↓

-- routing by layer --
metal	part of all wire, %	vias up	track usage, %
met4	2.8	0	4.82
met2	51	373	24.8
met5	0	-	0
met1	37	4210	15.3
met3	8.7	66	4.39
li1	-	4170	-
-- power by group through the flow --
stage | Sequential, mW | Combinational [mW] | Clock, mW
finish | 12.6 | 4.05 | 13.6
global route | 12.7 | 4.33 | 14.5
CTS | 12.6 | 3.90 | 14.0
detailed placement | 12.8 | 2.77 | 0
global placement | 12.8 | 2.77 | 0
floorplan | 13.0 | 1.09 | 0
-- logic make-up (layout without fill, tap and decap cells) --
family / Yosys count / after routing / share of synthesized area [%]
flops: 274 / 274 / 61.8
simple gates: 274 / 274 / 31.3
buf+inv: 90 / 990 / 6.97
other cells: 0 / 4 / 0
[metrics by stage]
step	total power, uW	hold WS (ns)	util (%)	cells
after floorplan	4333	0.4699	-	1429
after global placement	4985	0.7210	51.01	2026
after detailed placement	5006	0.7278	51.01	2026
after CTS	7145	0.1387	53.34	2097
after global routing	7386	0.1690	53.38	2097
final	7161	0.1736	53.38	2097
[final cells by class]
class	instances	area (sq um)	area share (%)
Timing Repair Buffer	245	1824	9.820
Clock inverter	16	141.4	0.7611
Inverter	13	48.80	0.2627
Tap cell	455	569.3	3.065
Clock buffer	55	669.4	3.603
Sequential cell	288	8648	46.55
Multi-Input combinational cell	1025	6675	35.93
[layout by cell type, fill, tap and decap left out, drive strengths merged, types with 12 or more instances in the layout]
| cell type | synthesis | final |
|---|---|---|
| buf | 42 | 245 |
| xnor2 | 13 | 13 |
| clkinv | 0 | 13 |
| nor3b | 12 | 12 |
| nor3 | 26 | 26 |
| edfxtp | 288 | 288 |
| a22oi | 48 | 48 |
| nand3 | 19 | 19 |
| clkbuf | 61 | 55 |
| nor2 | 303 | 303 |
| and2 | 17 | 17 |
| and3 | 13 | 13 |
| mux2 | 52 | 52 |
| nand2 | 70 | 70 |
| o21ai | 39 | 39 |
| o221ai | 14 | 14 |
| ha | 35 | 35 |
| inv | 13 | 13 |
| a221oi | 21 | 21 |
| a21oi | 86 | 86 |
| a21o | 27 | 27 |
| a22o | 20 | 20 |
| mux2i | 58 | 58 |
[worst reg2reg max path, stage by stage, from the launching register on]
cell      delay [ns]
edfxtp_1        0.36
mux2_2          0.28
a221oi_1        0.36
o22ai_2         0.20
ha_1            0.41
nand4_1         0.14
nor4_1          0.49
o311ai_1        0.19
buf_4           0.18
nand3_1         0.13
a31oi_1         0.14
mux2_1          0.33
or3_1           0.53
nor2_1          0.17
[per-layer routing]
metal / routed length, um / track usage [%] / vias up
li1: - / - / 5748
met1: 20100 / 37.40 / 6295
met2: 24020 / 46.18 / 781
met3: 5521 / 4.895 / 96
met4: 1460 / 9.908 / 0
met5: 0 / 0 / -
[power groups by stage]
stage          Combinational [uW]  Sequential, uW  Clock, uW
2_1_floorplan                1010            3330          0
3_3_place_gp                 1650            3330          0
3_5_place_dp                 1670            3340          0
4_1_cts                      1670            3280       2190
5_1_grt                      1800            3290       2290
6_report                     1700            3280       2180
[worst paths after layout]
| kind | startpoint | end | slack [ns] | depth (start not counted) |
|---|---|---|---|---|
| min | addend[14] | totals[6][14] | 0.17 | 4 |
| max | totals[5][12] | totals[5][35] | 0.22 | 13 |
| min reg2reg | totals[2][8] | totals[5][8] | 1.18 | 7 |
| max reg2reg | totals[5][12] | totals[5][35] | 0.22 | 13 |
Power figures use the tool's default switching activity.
<file path="config.mk">
export PLATFORM = sky130hd
export DESIGN_NAME = cram_write_sequencer
export DESIGN_NICKNAME = d
export VERILOG_FILES = /design/src/rtl/comefa_pkg.sv /design/src/rtl/cram_write_sequencer.sv
export SDC_FILE = /design/constraint.sdc
export NUM_CORES = 1
export LEC_CHECK = 0
export BUFFER_PORTS_ARGS = -buffer_cell sky130_fd_sc_hd__buf_2
export CAP_MARGIN = 20
export CORE_UTILIZATION = 45
export DETAILED_ROUTE_END_ITERATION = 8
export PLACE_DENSITY = 0.77
export REMOVE_ABC_BUFFERS = 1
export SYNTH_ARGS = -nofsm -noshare
export SYNTH_HDL_FRONTEND = slang
export SYNTH_SLANG_ARGS = --single-unit
</file>
<file path="constraint.sdc">
create_clock -name clk -period 6.4 [get_ports clk]
set_input_delay 1.28 -clock clk [delete_from_list [all_inputs] [get_ports clk]]
set_output_delay 1.28 -clock clk [all_outputs]
set_load 0.01 [all_outputs]
</file>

↑

Action item: Write out all the records again, exactly as they appear.

Solution to the exercise:
-- routing by layer --
metal	part of all wire, %	vias up	track usage, %
met4	2.8	0	4.82
met2	51	373	24.8
met5	0	-	0
met1	37	4210	15.3
met3	8.7	66	4.39
li1	-	4170	-
-- power by group through the flow --
stage | Sequential, mW | Combinational [mW] | Clock, mW
finish | 12.6 | 4.05 | 13.6
global route | 12.7 | 4.33 | 14.5
CTS | 12.6 | 3.90 | 14.0
detailed placement | 12.8 | 2.77 | 0
global placement | 12.8 | 2.77 | 0
floorplan | 13.0 | 1.09 | 0
-- logic make-up (layout without fill, tap and decap cells) --
family / Yosys count / after routing / share of synthesized area [%]
flops: 274 / 274 / 61.8
simple gates: 274 / 274 / 31.3
buf+inv: 90 / 990 / 6.97
other cells: 0 / 4 / 0
[metrics by stage]
step	total power, uW	hold WS (ns)	util (%)	cells
after floorplan	4333	0.4699	-	1429
after global placement	4985	0.7210	51.01	2026
after detailed placement	5006	0.7278	51.01	2026
after CTS	7145	0.1387	53.34	2097
after global routing	7386	0.1690	53.38	2097
final	7161	0.1736	53.38	2097
[final cells by class]
class	instances	area (sq um)	area share (%)
Timing Repair Buffer	245	1824	9.820
Clock inverter	16	141.4	0.7611
Inverter	13	48.80	0.2627
Tap cell	455	569.3	3.065
Clock buffer	55	669.4	3.603
Sequential cell	288	8648	46.55
Multi-Input combinational cell	1025	6675	35.93
[layout by cell type, fill, tap and decap left out, drive strengths merged, types with 12 or more instances in the layout]
| cell type | synthesis | final |
|---|---|---|
| buf | 42 | 245 |
| xnor2 | 13 | 13 |
| clkinv | 0 | 13 |
| nor3b | 12 | 12 |
| nor3 | 26 | 26 |
| edfxtp | 288 | 288 |
| a22oi | 48 | 48 |
| nand3 | 19 | 19 |
| clkbuf | 61 | 55 |
| nor2 | 303 | 303 |
| and2 | 17 | 17 |
| and3 | 13 | 13 |
| mux2 | 52 | 52 |
| nand2 | 70 | 70 |
| o21ai | 39 | 39 |
| o221ai | 14 | 14 |
| ha | 35 | 35 |
| inv | 13 | 13 |
| a221oi | 21 | 21 |
| a21oi | 86 | 86 |
| a21o | 27 | 27 |
| a22o | 20 | 20 |
| mux2i | 58 | 58 |
[worst reg2reg max path, stage by stage, from the launching register on]
cell      delay [ns]
edfxtp_1        0.36
mux2_2          0.28
a221oi_1        0.36
o22ai_2         0.20
ha_1            0.41
nand4_1         0.14
nor4_1          0.49
o311ai_1        0.19
buf_4           0.18
nand3_1         0.13
a31oi_1         0.14
mux2_1          0.33
or3_1           0.53
nor2_1          0.17
[per-layer routing]
metal / routed length, um / track usage [%] / vias up
li1: - / - / 5748
met1: 20100 / 37.40 / 6295
met2: 24020 / 46.18 / 781
met3: 5521 / 4.895 / 96
met4: 1460 / 9.908 / 0
met5: 0 / 0 / -
[power groups by stage]
stage          Combinational [uW]  Sequential, uW  Clock, uW
2_1_floorplan                1010            3330          0
3_3_place_gp                 1650            3330          0
3_5_place_dp                 1670            3340          0
4_1_cts                      1670            3280       2190
5_1_grt                      1800            3290       2290
6_report                     1700            3280       2180
[worst paths after layout]
| kind | startpoint | end | slack [ns] | depth (start not counted) |
|---|---|---|---|---|
| min | addend[14] | totals[6][14] | 0.17 | 4 |
| max | totals[5][12] | totals[5][35] | 0.22 | 13 |
| min reg2reg | totals[2][8] | totals[5][8] | 1.18 | 7 |
| max reg2reg | totals[5][12] | totals[5][35] | 0.22 | 13 |
Power figures use the tool's default switching activity.
<file path="config.mk">
export PLATFORM = sky130hd
export DESIGN_NAME = cram_write_sequencer
export DESIGN_NICKNAME = d
export VERILOG_FILES = /design/src/rtl/comefa_pkg.sv /design/src/rtl/cram_write_sequencer.sv
export SDC_FILE = /design/constraint.sdc
export NUM_CORES = 1
export LEC_CHECK = 0
export BUFFER_PORTS_ARGS = -buffer_cell sky130_fd_sc_hd__buf_2
export CAP_MARGIN = 20
export CORE_UTILIZATION = 45
export DETAILED_ROUTE_END_ITERATION = 8
export PLACE_DENSITY = 0.77
export REMOVE_ABC_BUFFERS = 1
export SYNTH_ARGS = -nofsm -noshare
export SYNTH_HDL_FRONTEND = slang
export SYNTH_SLANG_ARGS = --single-unit
</file>
<file path="constraint.sdc">
create_clock -name clk -period 6.4 [get_ports clk]
set_input_delay 1.28 -clock clk [delete_from_list [all_inputs] [get_ports clk]]
set_output_delay 1.28 -clock clk [all_outputs]
set_load 0.01 [all_outputs]
</file>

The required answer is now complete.